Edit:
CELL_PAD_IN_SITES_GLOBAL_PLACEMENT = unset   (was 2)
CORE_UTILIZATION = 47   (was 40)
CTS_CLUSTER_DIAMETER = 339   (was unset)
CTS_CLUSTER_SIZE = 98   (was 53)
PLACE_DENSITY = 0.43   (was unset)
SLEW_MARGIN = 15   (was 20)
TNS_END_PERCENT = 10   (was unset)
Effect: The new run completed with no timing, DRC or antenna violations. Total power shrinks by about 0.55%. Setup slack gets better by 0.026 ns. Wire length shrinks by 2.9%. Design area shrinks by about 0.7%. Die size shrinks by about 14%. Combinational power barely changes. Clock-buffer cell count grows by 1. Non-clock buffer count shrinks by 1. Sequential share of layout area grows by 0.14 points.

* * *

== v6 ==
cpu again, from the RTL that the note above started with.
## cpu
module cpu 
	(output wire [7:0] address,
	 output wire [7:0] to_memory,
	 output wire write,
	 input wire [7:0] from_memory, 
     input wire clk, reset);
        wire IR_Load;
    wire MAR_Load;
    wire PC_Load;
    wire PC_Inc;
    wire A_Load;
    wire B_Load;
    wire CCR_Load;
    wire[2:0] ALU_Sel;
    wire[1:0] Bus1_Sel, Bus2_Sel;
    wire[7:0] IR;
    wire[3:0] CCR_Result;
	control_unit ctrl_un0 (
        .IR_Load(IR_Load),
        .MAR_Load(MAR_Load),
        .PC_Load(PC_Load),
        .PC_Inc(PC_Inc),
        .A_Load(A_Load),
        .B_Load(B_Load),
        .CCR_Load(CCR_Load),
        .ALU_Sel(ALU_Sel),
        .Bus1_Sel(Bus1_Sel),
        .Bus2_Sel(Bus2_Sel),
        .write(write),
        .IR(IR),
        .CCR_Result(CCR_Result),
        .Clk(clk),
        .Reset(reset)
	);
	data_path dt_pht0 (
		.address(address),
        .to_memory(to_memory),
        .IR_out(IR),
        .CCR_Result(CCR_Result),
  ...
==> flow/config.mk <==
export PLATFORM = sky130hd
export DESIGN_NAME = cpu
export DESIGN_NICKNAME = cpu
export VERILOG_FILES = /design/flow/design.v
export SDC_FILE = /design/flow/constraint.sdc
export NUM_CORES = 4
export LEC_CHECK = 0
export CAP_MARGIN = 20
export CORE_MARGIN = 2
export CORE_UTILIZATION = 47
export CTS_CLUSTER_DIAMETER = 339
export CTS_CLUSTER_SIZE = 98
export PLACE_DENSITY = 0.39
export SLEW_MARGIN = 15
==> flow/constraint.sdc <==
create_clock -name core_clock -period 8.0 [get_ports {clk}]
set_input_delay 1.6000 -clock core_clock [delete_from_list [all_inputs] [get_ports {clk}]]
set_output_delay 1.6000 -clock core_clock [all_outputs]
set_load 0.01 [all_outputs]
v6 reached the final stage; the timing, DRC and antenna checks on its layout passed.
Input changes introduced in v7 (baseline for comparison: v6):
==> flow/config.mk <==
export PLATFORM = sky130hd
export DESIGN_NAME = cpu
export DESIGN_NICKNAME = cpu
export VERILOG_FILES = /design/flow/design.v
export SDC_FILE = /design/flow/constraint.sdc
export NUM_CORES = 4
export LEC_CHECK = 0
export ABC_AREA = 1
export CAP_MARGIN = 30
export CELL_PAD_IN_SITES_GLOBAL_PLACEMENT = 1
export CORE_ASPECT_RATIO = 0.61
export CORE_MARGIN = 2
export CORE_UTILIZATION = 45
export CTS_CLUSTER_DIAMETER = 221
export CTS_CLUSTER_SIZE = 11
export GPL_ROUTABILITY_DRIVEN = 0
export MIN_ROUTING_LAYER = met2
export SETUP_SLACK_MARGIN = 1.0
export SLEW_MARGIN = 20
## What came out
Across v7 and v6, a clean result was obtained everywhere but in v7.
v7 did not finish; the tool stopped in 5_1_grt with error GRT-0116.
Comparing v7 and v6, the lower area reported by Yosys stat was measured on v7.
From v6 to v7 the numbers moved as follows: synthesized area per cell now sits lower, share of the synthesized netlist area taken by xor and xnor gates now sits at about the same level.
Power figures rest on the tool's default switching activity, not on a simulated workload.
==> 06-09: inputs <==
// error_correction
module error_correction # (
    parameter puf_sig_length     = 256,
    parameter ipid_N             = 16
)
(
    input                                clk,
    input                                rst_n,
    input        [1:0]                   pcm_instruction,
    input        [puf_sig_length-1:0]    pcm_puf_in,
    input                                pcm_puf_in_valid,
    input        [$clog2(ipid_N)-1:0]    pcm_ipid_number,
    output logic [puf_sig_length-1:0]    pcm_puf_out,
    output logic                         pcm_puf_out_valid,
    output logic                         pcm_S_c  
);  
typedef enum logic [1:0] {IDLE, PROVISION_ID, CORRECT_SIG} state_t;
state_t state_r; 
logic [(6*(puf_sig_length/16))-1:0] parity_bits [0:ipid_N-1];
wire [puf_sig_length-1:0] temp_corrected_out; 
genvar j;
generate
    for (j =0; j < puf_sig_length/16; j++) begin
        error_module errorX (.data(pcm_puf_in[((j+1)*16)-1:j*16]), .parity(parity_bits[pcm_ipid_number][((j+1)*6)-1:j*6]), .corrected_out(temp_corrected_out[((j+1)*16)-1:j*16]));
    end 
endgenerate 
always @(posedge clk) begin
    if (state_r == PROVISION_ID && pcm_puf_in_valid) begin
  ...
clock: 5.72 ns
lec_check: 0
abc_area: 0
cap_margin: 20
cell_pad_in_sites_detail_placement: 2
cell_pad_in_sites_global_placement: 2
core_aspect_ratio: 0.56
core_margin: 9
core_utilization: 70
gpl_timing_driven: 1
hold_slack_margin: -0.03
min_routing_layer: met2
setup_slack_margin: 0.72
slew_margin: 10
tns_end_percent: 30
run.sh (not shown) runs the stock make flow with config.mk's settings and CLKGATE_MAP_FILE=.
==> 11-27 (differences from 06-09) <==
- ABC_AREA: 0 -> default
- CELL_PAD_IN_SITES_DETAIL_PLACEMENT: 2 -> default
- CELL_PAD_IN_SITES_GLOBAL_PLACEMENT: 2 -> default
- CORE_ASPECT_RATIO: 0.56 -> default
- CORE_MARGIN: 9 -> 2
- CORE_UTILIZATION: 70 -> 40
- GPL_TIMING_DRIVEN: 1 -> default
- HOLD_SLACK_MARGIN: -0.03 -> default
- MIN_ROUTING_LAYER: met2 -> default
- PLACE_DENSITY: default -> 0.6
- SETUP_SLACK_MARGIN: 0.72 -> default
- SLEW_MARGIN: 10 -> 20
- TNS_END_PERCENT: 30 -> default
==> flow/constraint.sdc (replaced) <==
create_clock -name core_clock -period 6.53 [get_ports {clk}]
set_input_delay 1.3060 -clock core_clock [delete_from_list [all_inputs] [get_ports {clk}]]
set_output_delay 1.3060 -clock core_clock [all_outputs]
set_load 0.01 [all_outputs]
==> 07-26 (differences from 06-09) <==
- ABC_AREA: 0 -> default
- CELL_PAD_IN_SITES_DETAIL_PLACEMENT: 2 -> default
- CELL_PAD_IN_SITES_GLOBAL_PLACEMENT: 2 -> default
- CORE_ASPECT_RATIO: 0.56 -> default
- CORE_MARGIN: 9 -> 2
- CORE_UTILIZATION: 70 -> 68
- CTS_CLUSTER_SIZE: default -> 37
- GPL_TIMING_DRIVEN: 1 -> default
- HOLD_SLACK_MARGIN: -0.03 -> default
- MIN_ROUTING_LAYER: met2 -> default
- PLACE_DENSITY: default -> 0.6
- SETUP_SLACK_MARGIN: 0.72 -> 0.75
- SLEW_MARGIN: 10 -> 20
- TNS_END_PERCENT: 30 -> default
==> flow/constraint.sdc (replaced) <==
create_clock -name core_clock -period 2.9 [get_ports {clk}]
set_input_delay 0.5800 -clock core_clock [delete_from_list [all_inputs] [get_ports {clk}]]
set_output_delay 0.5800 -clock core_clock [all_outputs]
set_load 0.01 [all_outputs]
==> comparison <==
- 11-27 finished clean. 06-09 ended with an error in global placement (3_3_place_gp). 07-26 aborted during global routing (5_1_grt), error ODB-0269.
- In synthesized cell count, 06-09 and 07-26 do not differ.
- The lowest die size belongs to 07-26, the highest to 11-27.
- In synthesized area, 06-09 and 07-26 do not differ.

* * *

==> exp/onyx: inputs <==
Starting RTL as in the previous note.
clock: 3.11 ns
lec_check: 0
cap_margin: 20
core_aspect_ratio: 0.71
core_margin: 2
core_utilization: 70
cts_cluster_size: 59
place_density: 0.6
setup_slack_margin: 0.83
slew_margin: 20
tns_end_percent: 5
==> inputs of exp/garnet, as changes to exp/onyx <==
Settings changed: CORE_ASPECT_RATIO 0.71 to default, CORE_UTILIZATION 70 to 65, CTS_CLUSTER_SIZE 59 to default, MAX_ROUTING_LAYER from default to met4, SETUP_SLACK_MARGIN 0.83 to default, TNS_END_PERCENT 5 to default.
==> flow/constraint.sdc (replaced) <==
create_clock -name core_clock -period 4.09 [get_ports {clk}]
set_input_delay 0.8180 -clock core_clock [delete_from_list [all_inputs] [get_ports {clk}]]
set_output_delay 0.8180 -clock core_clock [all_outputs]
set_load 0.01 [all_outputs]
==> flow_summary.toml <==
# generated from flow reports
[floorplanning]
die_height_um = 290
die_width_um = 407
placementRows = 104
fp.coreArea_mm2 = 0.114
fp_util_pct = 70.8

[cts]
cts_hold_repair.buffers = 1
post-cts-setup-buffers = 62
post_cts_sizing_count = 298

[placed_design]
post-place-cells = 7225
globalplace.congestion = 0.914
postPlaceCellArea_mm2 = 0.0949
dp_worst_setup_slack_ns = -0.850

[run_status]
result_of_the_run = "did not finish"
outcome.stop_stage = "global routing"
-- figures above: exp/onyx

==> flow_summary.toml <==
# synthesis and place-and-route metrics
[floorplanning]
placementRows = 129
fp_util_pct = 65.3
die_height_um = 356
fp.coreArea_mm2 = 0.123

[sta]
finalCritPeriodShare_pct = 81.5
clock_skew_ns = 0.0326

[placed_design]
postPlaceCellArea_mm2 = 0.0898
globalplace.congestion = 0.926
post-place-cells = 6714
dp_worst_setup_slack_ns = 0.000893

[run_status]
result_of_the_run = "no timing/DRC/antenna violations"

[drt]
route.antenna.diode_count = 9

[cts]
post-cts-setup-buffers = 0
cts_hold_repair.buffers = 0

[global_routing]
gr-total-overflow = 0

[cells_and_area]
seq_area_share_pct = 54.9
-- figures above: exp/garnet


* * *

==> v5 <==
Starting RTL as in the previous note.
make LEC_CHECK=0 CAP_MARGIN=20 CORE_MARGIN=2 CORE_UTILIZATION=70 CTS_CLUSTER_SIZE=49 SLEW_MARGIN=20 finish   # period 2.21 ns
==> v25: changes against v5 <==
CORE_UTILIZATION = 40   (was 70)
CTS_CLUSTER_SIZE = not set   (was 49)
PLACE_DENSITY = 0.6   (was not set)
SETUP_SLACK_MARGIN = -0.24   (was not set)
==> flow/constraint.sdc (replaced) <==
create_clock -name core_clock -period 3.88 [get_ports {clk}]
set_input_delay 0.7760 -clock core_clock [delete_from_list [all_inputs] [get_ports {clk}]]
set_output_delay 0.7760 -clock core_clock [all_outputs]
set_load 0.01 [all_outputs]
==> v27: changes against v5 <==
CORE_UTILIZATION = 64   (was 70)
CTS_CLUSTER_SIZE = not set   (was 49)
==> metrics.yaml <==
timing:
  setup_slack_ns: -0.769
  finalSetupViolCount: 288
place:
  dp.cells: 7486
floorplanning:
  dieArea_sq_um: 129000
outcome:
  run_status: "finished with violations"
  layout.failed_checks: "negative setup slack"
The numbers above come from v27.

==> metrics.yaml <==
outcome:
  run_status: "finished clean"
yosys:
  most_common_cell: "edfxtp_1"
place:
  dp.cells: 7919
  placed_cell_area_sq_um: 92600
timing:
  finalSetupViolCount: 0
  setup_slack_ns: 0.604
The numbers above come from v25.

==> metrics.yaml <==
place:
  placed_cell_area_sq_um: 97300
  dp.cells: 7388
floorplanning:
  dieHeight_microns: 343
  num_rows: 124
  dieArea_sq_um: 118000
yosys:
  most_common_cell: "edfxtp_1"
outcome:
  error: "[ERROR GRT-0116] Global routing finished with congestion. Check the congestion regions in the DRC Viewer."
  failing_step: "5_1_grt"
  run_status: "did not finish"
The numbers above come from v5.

● Exercise goal:
Please transcribe only the lines in the records above running from the line that has "CELL_PAD_IN_SITES_GLOBAL_PLACEMENT = unset" through the line that has "TNS_END_PERCENT = 10", both included, exactly as they appear.

● Answer to this problem:
CELL_PAD_IN_SITES_GLOBAL_PLACEMENT = unset   (was 2)
CORE_UTILIZATION = 47   (was 40)
CTS_CLUSTER_DIAMETER = 339   (was unset)
CTS_CLUSTER_SIZE = 98   (was 53)
PLACE_DENSITY = 0.43   (was unset)
SLEW_MARGIN = 15   (was 20)
TNS_END_PERCENT = 10   (was unset)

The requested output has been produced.